### TASK TO COMPLETE:
Write out, word for word, every line from the one where "logic do_w, do_r;" occurs to the final line of the entries, and nothing beyond them.

[[ RECORDS SUPPLIED open ]]

--- config.mk ---
export PLATFORM = sky130hd
export DESIGN_NAME = swrc_top
export DESIGN_NICKNAME = d
export VERILOG_FILES = /design/src/swrc_pkg.sv /design/src/swrc_hold_qual.sv /design/src/swrc_top.sv
export SDC_FILE = /design/constraint.sdc
export NUM_CORES = 1
export LEC_CHECK = 0
export BUFFER_PORTS_ARGS = -buffer_cell sky130_fd_sc_hd__buf_4
export CORE_MARGIN = 2
export CORE_UTILIZATION = 30
export CTS_CLUSTER_DIAMETER = 60
export DETAILED_ROUTE_END_ITERATION = 8
export GPL_TIMING_DRIVEN = 1
export PLACE_DENSITY = 0.54
export SETUP_SLACK_MARGIN = 0.5
export SLEW_MARGIN = 20
export SYNTH_ARGS = -nofsm -noshare
export SYNTH_HDL_FRONTEND = slang
export SYNTH_SLANG_ARGS = --single-unit
--- constraint.sdc ---
create_clock -name mclk -period 2.8 [get_ports mclk]
set_clock_uncertainty 0.05 [all_clocks]
set_input_delay 0.14 -clock mclk [delete_from_list [all_inputs] [get_ports mclk]]
set_output_delay 0.14 -clock mclk [all_outputs]
set_load 0.02 [all_outputs]
$ cat src/hts_pkg.sv
// Constants and types for the illumination current and emitter channel sequencer.
// Assumes a 200 MHz system clock, 24-bit wide code and control registers and 16-bit threshold registers.
package hts_pkg;

   // Register offsets
   localparam logic [7:0]  ADDR_TX_CODES   = 8'h29;
   localparam logic [7:0]  ADDR_TX_CTRL    = 8'h2A;
   localparam logic [7:0]  ADDR_SAT_THR    = 8'h2B;
   localparam logic [7:0]  ADDR_ACC_THR    = 8'h2C;

   // Reset values
   localparam logic [23:0] TX_CODES_RST    = 24'h000000;
   localparam logic [23:0] TX_CTRL_RST     = 24'h000000;
   localparam logic [15:0] SAT_THR_RST     = 16'h0000;
   localparam logic [15:0] ACC_THR_RST     = 16'h0000;

   // Field positions in the code register
   localparam int TX0_LOW_LSB   = 0;
   localparam int TX0_HIGH_LSB  = 5;
   localparam int TX1_LOW_LSB   = 10;
   localparam int TX1_HIGH_LSB  = 15;
   localparam int TX2_LOW_LSB   = 20;
   localparam int TX2_LOW_W     = 4;
   // Field positions in the control register
   localparam int SW_EN_BIT     = 0;
   localparam int FIX_CH_LSB    = 1;
   localparam int SEQ_LSB       = 3;
   localparam int SEQ_W         = 12;
   localparam int ADAPT_EN_BIT  = 15;
   localparam int FIX_LVL_BIT   = 16;
   localparam int TX2_HIGH_LSB  = 18;
   localparam int TX2_LOW_MSB_BIT = 23;

   localparam int CODE_W        = 5;
   localparam int THR_W         = 16;
   localparam int SUBCNT_W      = 12;
   localparam int SEQ_ENTRIES   = 6;

   // Sub-frame length: 10,000 sequencer clocks at 40 MHz
   localparam int SUBFRAME_SEQ_CLKS = 10000;
   localparam int SEQ_CLK_NS        = 25;
   localparam int SUBFRAME_NS       = SUBFRAME_SEQ_CLKS * SEQ_CLK_NS;
   localparam int SYS_CLK_MHZ       = 200;
   localparam int SUBFRAME_CYC      = SUBFRAME_NS * SYS_CLK_MHZ / 1000;

   typedef enum logic [0:0] {
      ST_IDLE,
      ST_RUN
   } hts_state_e;

   typedef struct packed {
      logic        wr;
      logic        rd;
      logic [7:0]  addr;
      logic [23:0] wdata;
   } hts_reg_req_s;

   typedef struct packed {
      logic [CODE_W-1:0] low;
      logic [CODE_W-1:0] high;
   } hts_codes_s;

endpackage : hts_pkg
[src/rtl/pmw_params.svh]
// constants for picture memory write control
// Operation
// - shift request moves raster toward slave vsync
// - swap commit exchanges inputs, clears raster shift
// - readable flag shows shift in progress
// - flag rises on request, falls at target
// - master freeze stops master memory writes
// - slave freeze stops slave memory writes
// - refresh enable gates periodic memory refresh
// - period select gives 10/7/5.5/4 ms
// - start x is 32*(pos/8)+4*(pos%8)
// - upper five bits block, lower three fine
// - vertical step one line, two in 4:2:0
// - pixels left of fine start get border
// - partial trailing block padded with border
// - left/right border is four times count
// - left border with zero fine fills prior block
// - border written with channel's own colour
// - colour nibble is upper half, low zero
`ifndef PMW_PARAMS_SVH
`define PMW_PARAMS_SVH
// ----------------------------------------------------------------
// sub addresses
// ----------------------------------------------------------------
`define PMW_A_POSY_M 8'h01
`define PMW_A_POSX_M 8'h02
`define PMW_A_LR_M 8'h03
`define PMW_A_Y_M 8'h04
`define PMW_A_UV_M 8'h05
`define PMW_A_UL_M 8'h06
`define PMW_A_POSY_S 8'h23
`define PMW_A_POSX_S 8'h24
`define PMW_A_LR_S 8'h25
`define PMW_A_Y_S 8'h26
`define PMW_A_UV_S 8'h27
`define PMW_A_UL_S 8'h28
`define PMW_A_REFR_PER 8'h53
`define PMW_A_SWAP_REFR 8'h55
`define PMW_A_SHIFT_REQ 8'h56
`define PMW_A_FRZ_S 8'h57
`define PMW_A_FRZ_M 8'h58
`define PMW_A_STATUS 8'h7f
// ----------------------------------------------------------------
// field positions
// ----------------------------------------------------------------
`define PMW_B_SWAP 0
`define PMW_B_REFR_EN 1
`define PMW_B_LEFT_LSB 0
`define PMW_B_RIGHT_LSB 4
`define PMW_B_UPPER_LSB 0
`define PMW_B_LOWER_LSB 4
`define PMW_B_CB_LSB 0
`define PMW_B_CR_LSB 4
// ----------------------------------------------------------------
// reset values and timing
// ----------------------------------------------------------------
`define PMW_RST_LUMA 4'h1
`define PMW_RST_CHROMA 4'h8
`define PMW_CLK_MHZ 10
`define PMW_REFR_T0_US 10000
`define PMW_REFR_T1_US 7000
`define PMW_REFR_T2_US 5500
`define PMW_REFR_T3_US 4000
`define PMW_PH_W 20
`define PMW_SHIFT_STEP 20'h00400
`define PMW_WORD_W 46
`endif

[src/rtl/pmw_pkg.sv]
// types for picture memory write control
package pmw_pkg;
	typedef enum logic [2:0] {W_IDLE, W_TOP, W_LWAIT, W_LEFT, W_PIC, W_RIGHT, W_BOT} pmw_wst_t;
endpackage

[src/rtl/pmw_fifo.sv]
// small write word fifo with valid/ready on both sides
`timescale 1ns/10ps
module pmw_fifo #(
	parameter int W = 46,
	parameter int DEPTH = 4
) (
	// clock and reset
	input wire logic clk,
	input wire logic rst_n,
	// fill side
	input wire logic in_valid,
	input wire logic [W-1:0] in_data,
	output logic in_ready,
	// drain side
	output logic out_valid,
	output logic [W-1:0] out_data,
	input wire logic out_ready
);
	localparam int AW = $clog2(DEPTH);
	logic [W-1:0] mem_q [DEPTH];
	logic [AW-1:0] wp_q, rp_q;
	logic [AW:0] cnt_q;
	logic do_w, do_r;

	assign in_ready = (cnt_q != (AW+1)'(DEPTH));
	assign out_valid = (cnt_q != '0);
	assign out_data = mem_q[rp_q];
	assign do_w = in_valid & in_ready;
	assign do_r = out_valid & out_ready;

	always_ff @(posedge clk or negedge rst_n) begin
		if (!rst_n) begin
			wp_q <= '0;
			rp_q <= '0;
			cnt_q <= '0;
		end else begin
			if (do_w) wp_q <= wp_q + 1'b1;
			if (do_r) rp_q <= rp_q + 1'b1;
			if (do_w && !do_r) cnt_q <= cnt_q + 1'b1;
			else if (do_r && !do_w) cnt_q <= cnt_q - 1'b1;
		end
	end

	always_ff @(posedge clk) begin
		if (do_w) mem_q[wp_q] <= in_data;
	end
endmodule // pmw_fifo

[[ RECORDS SUPPLIED closed ]]

### COMPLETED EXERCISE:
	logic do_w, do_r;

	assign in_ready = (cnt_q != (AW+1)'(DEPTH));
	assign out_valid = (cnt_q != '0);
	assign out_data = mem_q[rp_q];
	assign do_w = in_valid & in_ready;
	assign do_r = out_valid & out_ready;

	always_ff @(posedge clk or negedge rst_n) begin
		if (!rst_n) begin
			wp_q <= '0;
			rp_q <= '0;
			cnt_q <= '0;
		end else begin
			if (do_w) wp_q <= wp_q + 1'b1;
			if (do_r) rp_q <= rp_q + 1'b1;
			if (do_w && !do_r) cnt_q <= cnt_q + 1'b1;
			else if (do_r && !do_w) cnt_q <= cnt_q - 1'b1;
		end
	end

	always_ff @(posedge clk) begin
		if (do_w) mem_q[wp_q] <= in_data;
	end
endmodule // pmw_fifo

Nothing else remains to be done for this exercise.